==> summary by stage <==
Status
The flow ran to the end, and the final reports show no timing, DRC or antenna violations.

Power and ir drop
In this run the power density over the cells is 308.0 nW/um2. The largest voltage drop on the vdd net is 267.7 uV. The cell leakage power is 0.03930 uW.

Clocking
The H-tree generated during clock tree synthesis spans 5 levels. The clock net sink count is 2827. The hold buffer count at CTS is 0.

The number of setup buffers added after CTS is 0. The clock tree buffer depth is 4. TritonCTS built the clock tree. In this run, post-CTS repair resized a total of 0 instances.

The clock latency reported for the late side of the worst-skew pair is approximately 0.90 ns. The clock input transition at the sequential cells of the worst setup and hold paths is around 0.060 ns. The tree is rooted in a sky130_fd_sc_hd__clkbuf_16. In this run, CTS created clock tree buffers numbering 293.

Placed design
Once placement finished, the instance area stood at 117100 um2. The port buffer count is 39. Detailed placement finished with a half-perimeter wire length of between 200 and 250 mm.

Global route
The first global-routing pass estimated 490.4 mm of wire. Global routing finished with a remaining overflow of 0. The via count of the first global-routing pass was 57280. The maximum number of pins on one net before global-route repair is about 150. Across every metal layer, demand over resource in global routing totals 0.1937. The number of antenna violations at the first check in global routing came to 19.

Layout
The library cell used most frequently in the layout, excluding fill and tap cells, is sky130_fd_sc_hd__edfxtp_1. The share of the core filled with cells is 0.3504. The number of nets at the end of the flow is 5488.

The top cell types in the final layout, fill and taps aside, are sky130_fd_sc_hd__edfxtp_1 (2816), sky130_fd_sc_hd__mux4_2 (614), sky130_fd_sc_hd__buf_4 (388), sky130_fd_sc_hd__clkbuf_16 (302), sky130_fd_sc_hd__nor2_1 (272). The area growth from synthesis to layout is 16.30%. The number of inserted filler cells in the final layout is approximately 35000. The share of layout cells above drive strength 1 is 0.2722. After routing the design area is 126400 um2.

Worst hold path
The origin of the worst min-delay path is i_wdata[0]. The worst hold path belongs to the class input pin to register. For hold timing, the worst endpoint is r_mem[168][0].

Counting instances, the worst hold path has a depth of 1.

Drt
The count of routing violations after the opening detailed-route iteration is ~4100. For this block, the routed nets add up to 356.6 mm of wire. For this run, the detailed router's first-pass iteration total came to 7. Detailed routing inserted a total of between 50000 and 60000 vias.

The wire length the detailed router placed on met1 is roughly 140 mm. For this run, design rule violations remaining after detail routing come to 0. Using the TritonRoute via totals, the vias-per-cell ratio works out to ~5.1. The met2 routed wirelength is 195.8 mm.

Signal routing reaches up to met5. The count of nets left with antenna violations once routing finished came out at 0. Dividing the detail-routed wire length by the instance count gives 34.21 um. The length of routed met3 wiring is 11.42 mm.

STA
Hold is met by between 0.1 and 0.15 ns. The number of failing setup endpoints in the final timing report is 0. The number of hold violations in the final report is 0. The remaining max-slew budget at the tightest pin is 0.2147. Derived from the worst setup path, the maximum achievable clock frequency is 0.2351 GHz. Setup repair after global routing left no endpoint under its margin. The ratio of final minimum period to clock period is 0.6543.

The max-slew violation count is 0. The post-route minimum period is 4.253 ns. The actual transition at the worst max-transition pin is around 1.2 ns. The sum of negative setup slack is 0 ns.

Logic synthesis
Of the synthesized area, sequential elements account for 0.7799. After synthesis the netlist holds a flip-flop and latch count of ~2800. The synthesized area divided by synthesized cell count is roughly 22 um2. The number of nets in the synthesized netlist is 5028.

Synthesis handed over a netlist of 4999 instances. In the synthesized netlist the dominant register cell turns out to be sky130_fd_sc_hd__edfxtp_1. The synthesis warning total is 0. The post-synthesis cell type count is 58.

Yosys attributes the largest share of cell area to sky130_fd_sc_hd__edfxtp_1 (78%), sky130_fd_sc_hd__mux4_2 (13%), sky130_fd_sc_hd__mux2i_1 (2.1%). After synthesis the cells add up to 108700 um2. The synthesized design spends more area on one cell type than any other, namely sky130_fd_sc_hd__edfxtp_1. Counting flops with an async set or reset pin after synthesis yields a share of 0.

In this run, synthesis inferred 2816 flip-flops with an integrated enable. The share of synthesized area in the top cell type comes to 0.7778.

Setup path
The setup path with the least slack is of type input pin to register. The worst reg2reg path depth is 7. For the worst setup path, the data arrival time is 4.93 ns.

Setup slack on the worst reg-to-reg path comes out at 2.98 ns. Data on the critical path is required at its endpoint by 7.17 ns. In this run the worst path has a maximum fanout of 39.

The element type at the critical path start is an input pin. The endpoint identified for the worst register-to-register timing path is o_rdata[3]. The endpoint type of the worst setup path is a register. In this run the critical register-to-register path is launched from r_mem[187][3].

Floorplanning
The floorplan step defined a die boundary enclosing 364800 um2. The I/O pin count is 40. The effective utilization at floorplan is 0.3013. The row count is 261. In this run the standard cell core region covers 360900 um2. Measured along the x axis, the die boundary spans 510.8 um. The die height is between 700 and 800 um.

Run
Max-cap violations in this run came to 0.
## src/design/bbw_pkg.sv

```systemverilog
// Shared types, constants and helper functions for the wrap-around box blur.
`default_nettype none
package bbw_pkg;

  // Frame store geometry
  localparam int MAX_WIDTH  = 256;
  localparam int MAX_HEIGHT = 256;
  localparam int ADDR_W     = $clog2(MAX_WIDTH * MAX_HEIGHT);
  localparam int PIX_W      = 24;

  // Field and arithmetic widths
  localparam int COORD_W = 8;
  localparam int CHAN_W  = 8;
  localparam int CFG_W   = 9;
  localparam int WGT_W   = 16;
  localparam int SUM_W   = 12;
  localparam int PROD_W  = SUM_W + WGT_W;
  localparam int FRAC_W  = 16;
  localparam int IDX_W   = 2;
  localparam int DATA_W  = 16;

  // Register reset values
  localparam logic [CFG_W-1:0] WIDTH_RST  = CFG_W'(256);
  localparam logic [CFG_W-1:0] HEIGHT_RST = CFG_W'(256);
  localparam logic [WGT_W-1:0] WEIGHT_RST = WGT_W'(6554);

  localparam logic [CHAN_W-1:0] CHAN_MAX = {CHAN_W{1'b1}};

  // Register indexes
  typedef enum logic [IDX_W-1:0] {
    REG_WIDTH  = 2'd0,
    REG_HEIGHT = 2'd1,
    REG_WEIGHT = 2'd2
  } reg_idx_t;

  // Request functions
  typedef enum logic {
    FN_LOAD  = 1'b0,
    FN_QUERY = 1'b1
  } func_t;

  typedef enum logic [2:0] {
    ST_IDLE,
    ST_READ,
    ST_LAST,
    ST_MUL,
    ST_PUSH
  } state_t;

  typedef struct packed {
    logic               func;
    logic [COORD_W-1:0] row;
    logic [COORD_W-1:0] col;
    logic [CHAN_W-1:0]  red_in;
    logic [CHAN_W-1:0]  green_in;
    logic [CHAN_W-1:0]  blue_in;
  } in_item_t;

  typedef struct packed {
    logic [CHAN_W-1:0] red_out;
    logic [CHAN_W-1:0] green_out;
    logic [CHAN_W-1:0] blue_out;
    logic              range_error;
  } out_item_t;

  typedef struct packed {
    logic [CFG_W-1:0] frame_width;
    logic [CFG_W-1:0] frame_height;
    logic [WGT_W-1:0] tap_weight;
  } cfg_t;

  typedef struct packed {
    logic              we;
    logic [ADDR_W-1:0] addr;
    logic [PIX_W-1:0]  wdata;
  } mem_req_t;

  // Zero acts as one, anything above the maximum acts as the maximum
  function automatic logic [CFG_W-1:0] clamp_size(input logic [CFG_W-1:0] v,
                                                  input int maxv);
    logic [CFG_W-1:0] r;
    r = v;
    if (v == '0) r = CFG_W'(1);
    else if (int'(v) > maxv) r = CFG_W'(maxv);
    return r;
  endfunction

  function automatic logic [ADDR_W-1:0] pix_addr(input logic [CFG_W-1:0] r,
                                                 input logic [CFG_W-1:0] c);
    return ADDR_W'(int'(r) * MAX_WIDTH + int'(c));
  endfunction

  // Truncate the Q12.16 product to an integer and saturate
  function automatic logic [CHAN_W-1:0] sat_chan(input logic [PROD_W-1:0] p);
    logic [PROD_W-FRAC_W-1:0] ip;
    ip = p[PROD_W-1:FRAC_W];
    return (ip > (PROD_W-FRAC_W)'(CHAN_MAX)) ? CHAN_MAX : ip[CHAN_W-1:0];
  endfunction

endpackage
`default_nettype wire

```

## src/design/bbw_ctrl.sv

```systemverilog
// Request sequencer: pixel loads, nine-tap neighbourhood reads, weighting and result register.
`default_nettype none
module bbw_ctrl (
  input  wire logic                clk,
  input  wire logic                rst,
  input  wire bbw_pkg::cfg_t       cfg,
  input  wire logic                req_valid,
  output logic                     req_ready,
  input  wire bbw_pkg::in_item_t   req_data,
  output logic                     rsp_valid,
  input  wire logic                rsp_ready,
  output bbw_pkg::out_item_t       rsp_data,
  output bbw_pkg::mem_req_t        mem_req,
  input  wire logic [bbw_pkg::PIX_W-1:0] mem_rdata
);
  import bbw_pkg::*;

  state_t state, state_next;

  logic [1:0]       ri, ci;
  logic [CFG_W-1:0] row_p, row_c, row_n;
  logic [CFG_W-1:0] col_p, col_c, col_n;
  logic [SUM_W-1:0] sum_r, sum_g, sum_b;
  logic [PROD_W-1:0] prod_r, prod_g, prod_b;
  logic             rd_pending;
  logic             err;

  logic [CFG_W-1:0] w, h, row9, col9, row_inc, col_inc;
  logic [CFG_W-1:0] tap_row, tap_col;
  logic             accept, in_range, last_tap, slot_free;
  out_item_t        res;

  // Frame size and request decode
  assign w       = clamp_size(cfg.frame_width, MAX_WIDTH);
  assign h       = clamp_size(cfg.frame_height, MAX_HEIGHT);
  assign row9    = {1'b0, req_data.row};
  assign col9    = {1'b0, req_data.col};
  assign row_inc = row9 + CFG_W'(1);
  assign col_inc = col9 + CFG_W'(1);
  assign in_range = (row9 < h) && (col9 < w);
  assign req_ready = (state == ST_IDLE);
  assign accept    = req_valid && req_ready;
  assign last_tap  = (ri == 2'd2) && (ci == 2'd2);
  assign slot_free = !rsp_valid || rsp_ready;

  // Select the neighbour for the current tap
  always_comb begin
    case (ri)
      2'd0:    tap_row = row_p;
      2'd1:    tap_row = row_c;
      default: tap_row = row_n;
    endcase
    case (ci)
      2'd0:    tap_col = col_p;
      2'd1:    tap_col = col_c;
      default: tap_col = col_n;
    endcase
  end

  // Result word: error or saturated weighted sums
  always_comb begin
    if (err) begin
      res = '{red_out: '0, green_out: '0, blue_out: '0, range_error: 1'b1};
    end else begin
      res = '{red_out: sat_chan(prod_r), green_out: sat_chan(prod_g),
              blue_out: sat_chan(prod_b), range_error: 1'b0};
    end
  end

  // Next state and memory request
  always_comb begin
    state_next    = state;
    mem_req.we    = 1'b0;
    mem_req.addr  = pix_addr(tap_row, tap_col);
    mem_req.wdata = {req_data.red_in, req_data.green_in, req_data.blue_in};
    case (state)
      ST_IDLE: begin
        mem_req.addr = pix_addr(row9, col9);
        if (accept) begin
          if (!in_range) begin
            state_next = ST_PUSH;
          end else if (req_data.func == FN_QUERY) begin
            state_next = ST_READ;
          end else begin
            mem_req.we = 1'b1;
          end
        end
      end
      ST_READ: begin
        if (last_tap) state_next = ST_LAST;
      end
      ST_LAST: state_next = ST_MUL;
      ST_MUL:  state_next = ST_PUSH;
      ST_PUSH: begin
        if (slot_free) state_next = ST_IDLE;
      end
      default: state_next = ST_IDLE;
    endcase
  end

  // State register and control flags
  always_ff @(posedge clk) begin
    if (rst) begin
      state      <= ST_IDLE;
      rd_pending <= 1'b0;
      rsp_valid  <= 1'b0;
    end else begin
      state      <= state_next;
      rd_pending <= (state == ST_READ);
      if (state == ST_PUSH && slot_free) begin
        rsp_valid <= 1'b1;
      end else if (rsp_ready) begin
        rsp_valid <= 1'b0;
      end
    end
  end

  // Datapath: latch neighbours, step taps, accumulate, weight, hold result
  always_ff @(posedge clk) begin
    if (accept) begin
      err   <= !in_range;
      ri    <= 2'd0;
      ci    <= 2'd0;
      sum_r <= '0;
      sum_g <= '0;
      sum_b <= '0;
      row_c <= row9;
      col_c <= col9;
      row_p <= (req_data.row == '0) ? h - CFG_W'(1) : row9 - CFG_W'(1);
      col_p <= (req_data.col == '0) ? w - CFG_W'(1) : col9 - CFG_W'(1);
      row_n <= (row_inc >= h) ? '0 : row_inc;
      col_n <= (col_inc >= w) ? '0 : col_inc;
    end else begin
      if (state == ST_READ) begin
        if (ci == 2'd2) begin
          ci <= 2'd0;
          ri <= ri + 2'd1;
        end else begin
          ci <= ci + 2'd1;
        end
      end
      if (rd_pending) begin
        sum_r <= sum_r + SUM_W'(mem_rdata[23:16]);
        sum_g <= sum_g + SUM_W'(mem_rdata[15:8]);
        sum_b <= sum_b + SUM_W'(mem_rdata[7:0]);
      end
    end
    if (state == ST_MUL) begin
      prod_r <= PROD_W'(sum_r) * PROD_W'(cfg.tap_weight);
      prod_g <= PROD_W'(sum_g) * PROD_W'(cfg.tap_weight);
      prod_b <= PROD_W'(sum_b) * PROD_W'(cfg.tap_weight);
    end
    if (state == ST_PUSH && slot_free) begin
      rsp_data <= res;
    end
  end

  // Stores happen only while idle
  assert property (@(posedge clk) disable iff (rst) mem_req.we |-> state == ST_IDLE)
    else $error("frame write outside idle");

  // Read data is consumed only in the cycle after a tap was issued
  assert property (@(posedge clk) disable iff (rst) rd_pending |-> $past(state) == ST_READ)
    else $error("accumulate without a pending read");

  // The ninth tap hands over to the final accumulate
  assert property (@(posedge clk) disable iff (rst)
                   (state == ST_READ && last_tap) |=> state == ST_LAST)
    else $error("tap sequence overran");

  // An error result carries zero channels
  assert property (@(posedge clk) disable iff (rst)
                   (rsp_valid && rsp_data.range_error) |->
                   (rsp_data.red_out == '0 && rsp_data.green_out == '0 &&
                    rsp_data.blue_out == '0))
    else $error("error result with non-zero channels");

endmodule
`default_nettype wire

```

────────────────────────────────────────

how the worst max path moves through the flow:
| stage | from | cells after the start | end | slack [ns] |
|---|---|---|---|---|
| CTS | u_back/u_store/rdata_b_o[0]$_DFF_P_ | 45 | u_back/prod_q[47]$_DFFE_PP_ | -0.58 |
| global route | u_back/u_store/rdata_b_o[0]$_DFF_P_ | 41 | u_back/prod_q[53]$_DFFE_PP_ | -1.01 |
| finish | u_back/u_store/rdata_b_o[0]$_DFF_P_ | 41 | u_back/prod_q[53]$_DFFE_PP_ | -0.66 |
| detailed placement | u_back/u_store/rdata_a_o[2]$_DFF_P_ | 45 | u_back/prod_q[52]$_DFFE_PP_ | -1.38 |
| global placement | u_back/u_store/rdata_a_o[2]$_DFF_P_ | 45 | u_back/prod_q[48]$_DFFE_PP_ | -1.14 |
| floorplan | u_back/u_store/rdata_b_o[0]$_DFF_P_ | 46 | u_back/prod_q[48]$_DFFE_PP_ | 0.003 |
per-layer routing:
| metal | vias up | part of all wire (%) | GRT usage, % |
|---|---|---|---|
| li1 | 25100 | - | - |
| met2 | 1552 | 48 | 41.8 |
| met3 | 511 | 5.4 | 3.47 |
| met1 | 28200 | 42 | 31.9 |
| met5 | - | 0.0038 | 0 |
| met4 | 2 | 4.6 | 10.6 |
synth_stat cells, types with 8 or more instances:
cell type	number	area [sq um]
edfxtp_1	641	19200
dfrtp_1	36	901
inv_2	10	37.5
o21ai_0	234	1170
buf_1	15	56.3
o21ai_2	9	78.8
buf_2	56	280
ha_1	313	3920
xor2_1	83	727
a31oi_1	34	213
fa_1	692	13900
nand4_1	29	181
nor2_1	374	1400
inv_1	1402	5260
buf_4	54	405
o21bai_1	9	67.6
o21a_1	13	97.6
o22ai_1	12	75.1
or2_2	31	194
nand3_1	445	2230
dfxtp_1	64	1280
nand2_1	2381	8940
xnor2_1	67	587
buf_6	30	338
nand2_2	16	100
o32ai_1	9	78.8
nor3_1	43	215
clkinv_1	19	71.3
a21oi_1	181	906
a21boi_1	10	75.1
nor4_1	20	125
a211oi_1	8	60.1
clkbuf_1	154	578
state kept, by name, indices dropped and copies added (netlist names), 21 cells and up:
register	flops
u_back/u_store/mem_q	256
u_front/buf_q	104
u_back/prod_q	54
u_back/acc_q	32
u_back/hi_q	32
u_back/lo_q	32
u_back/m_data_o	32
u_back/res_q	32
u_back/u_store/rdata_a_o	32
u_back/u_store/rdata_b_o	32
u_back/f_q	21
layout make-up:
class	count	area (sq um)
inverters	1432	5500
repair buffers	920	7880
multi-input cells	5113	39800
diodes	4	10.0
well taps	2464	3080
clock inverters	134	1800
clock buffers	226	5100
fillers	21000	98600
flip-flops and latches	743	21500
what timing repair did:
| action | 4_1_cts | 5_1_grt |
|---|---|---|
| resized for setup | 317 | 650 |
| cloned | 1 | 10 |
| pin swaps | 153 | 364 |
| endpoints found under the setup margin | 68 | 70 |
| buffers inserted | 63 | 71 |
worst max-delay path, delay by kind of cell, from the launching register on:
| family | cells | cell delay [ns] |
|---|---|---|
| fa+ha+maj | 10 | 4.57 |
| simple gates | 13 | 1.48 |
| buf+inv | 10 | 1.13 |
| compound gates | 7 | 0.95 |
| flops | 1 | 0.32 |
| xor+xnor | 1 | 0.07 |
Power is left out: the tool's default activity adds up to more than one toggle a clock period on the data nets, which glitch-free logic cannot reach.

────────────────────────────────────────

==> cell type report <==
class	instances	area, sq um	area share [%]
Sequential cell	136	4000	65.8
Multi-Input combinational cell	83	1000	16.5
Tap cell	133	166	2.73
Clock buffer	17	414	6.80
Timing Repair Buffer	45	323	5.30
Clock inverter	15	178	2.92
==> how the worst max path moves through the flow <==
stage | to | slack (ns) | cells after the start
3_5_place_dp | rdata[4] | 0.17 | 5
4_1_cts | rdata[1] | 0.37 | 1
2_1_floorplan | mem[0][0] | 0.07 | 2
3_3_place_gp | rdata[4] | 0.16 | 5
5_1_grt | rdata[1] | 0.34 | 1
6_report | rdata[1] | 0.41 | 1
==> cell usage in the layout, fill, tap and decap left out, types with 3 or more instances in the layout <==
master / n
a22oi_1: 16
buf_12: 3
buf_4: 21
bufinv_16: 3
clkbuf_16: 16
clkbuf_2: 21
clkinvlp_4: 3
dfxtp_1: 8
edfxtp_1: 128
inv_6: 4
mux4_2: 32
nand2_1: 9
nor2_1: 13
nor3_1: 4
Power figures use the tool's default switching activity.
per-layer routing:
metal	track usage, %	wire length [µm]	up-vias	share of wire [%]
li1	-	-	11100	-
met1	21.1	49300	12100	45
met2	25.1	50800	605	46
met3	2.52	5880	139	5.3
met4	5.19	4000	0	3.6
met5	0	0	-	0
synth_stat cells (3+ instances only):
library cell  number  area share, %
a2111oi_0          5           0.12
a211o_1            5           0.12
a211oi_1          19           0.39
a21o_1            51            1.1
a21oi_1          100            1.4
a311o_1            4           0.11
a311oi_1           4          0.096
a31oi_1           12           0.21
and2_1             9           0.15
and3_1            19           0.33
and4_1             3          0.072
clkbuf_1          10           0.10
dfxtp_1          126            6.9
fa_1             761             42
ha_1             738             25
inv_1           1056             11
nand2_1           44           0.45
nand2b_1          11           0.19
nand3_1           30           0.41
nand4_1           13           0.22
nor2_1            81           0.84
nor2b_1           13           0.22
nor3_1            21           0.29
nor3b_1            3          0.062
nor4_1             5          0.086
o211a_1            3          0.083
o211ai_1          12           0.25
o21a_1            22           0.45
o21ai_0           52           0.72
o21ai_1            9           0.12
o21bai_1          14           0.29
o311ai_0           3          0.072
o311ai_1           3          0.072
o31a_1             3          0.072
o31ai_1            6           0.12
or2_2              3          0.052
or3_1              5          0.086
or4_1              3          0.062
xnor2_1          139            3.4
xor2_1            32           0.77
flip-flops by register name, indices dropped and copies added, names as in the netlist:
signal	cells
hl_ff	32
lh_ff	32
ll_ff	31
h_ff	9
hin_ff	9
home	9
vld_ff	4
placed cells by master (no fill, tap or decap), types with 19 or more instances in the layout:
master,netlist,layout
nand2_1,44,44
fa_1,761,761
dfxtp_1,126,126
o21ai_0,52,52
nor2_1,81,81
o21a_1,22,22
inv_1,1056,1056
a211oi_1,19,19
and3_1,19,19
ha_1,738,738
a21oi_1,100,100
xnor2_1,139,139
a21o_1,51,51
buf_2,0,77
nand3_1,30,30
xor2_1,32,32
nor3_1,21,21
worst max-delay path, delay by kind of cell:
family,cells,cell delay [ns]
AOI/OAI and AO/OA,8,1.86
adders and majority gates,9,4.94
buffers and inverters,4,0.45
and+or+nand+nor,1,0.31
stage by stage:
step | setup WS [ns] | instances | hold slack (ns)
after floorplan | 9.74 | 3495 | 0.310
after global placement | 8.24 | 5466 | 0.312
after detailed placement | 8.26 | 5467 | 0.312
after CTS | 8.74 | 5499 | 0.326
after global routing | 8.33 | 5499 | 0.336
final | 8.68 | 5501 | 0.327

────────────────────────────────────────

== WHAT YOU SHOULD DO ==
Among the lines above, find those with the word "kind" and list them.

== SOLUTION ==
worst max-delay path, delay by kind of cell, from the launching register on:
worst max-delay path, delay by kind of cell:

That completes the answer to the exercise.